Hospital’s future in melting pot
00:00, 21 May 2004
updated: 10:02, 21 May 2004
HEALTH chiefs are keeping all options open as a major review of the way hospital treatment and other services are accessed gets underway.
The future of woman's and children's services at Maidstone Hospital and emergency care at Maidstone Hospital are among several crunch issues back in the melting pot.
The upcoming debate forms the final part of a three-stage reform programme affecting patients, the wider public and staff across Maidstone, Malling and West Kent, which began in 2000.
The reforms aim to solve difficulties in recruiting specialist staff and meeting tough hospital performance targets, at Maidstone, Pembury and Tunbridge Wells.
They also form part of ongoing efforts to make Maidstone Hospital and Pembury Hospital centres of excellence for particular types of treatments.

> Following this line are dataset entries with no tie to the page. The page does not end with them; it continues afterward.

==> v31: inputs <==
// CORDIC_tanInv_sqrt
module CORDIC_tanInv_sqrt(
    output [15:0] X0,   
    output [15:0] Y0,   
    output [15:0] Z0,   
    input  [15:0] Xin,
    input  [15:0] Yin,
    input  [15:0] Zin,   
    input  clk
);
clock: 5.49 ns
lec_check: 0
cap_margin: 20
cell_pad_in_sites_global_placement: 0
core_margin: 2
core_utilization: 45
gpl_routability_driven: 0
gpl_timing_driven: 1
min_routing_layer: met1
setup_slack_margin: 0.8
slew_margin: 20
tns_end_percent: 30
run.sh (not shown) runs the stock make flow with config.mk's settings and CLKGATE_MAP_FILE=.
==> v11: changes against v31 <==
==> flow/config.mk (replaced) <==
export PLATFORM = sky130hd
export DESIGN_NAME = CORDIC_tanInv_sqrt
export DESIGN_NICKNAME = CORDIC_tanInv_sqrt
export VERILOG_FILES = /design/flow/design.v
export SDC_FILE = /design/flow/constraint.sdc
export NUM_CORES = 4
export LEC_CHECK = 0
export CAP_MARGIN = 15
export CORE_ASPECT_RATIO = 1.65
export CORE_MARGIN = 2
export CORE_UTILIZATION = 45
export CTS_CLUSTER_DIAMETER = 361
export GPL_ROUTABILITY_DRIVEN = 1
export MAX_ROUTING_LAYER = met4
export SLEW_MARGIN = 10
==> flow/constraint.sdc (replaced) <==
create_clock -name core_clock -period 3.14 [get_ports {clk}]
set_input_delay 0.6280 -clock core_clock [delete_from_list [all_inputs] [get_ports {clk}]]
set_output_delay 0.6280 -clock core_clock [all_outputs]
set_load 0.01 [all_outputs]
==> v14: changes against v31 <==
==> flow/config.mk (replaced) <==
export PLATFORM = sky130hd
export DESIGN_NAME = CORDIC_tanInv_sqrt
export DESIGN_NICKNAME = CORDIC_tanInv_sqrt
export VERILOG_FILES = /design/flow/design.v
export SDC_FILE = /design/flow/constraint.sdc
export NUM_CORES = 4
export LEC_CHECK = 0
export CAP_MARGIN = 15
export CORE_ASPECT_RATIO = 1.04
export CORE_MARGIN = 2
export CORE_UTILIZATION = 70
export CTS_CLUSTER_DIAMETER = 361
export GPL_ROUTABILITY_DRIVEN = 1
export MAX_ROUTING_LAYER = met4
export SETUP_SLACK_MARGIN = 0.85
export SLEW_MARGIN = 10
==> flow/constraint.sdc (replaced) <==
create_clock -name core_clock -period 2.96 [get_ports {clk}]
set_input_delay 0.5920 -clock core_clock [delete_from_list [all_inputs] [get_ports {clk}]]
set_output_delay 0.5920 -clock core_clock [all_outputs]
set_load 0.01 [all_outputs]
==> comparison table <==
item                                                                                                v31                                    v11                                    v14
Result of the run                                                              timing/DRC/antenna clean               timing/DRC/antenna clean                        failed layout checks
Violated checks                                                                                       -                                      -                           setup timing
Smallest setup slack after layout                                                               1.77 ns                              0.0897 ns                              -0.382 ns
Final instance area                                                                           58200 µm²                              62800 µm²                              68300 µm²
Routed wirelength normalized by instance count                                                  15.4 µm                                16.5 µm                                23.5 µm
Number of global-route vias before repair                                                         38641                                  43623                                  45134
Transition time at the pin with the least slew margin                                          0.966 ns                               0.733 ns                               0.700 ns
Pin count of the biggest net entering global routing                                                 53                                     47                                     44
Fill cells                                                                                        10713                                  10583                                   2712
Clock latency on the worst-skew pair                                                            0.68 ns                                0.71 ns                                0.69 ns
Max_slew headroom                                                                                 35.0%                                  50.4%                                  52.1%
Critical Path Start                                                vectoring_stages[3].ry.q[15]$_DFF_P_  vectoring_stages[11].rx.q[14]$_DFF_P_  vectoring_stages[11].ry.q[12]$_DFF_P_
Capture instance of the worst register-to-register path            vectoring_stages[4].ry.q[15]$_DFF_P_  vectoring_stages[12].ry.q[15]$_DFF_P_  vectoring_stages[12].rx.q[11]$_DFF_P_
Unrepaired setup endpoints after global routing                                                      no                                    yes                                    yes
Worst-case register-to-register setup slack                                                     1.77 ns                                0.09 ns                               -0.38 ns
Number of gates resized after CTS                                                                     0                                     57                                    349
Total Negative Setup Slacks                                                                        0 ns                                   0 ns                               -3.77 ns
Met2 track utilization from global routing                                                        35.2%                                  47.4%                                  63.7%
Total instance count after detailed placement                                                      7355                                   7814                                   7057
Iteration-0 DRC Markers                                                                            1748                                   1297                                   4845
Count of buffers not belonging to the clock network in the layout                                   113                                    584                                    732
Longest individual stage delay on the worst path                                                0.84 ns                                0.38 ns                                0.41 ns
GRT Total Usage                                                                                   19.3%                                  22.4%                                  34.9%
Placed cell areas                                                                             55000 µm²                              58300 µm²                              57300 µm²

Health bosses insist that the future of both acute hospitals at Maidstone and Pembury is secure but that in some areas urgent changes are required if standards are to be maintained.
Public consultation starts next month on the second stage of reform which include plans that will mean some patients needing to travel further for care.
Free buses linking the two sites are being considered. Out patient appointments and day cases will continue to be dealt with, wherever possible, at the nearest hospital.
If approved, the changes will initially only affect around 300 patients per year at Maidstone needing in-patient care but that figure could increase over time.
Proposals on the final stage of reforms need to be ready to meet the design brief deadline for the new acute hospital at Pembury, which needs to be completed by the end of the year.
These final reforms could include switching womans and children services, which include maternity, from Maidstone when the new £160m site opens in 2010. Further public consultation has been promised once these proposals are finalised.
Maidstone and Tunbridge Wells NHS Trust Chief Executive Rose Gibb said a decision on the issue had been "fudged" at the 1999 acute service review.
She said: "There is a big discussion to be had around women and children's services, which were never resolved back in 1999.
"There are problems here that will probably get bigger as we progress with time and we will have to review that during priority three, which is the final stage."
The construction of the new £1.7 million emergency medical centre at Maidstone would herald big changes in casualty care, the trust chief said.
There needed to be greater clinical assessment at the scene of accident and other incidents, to ensure people are directed to the right place.
With the opening of the new vascular centre at Medway it could mean, for example, heart patients in future being directed there instead of Maidstone Hospital's casualty department.
She said: "Accident and Emergency will never stay as it was. It will modernise. We need look at the totality of trauma care and what is best for the patient."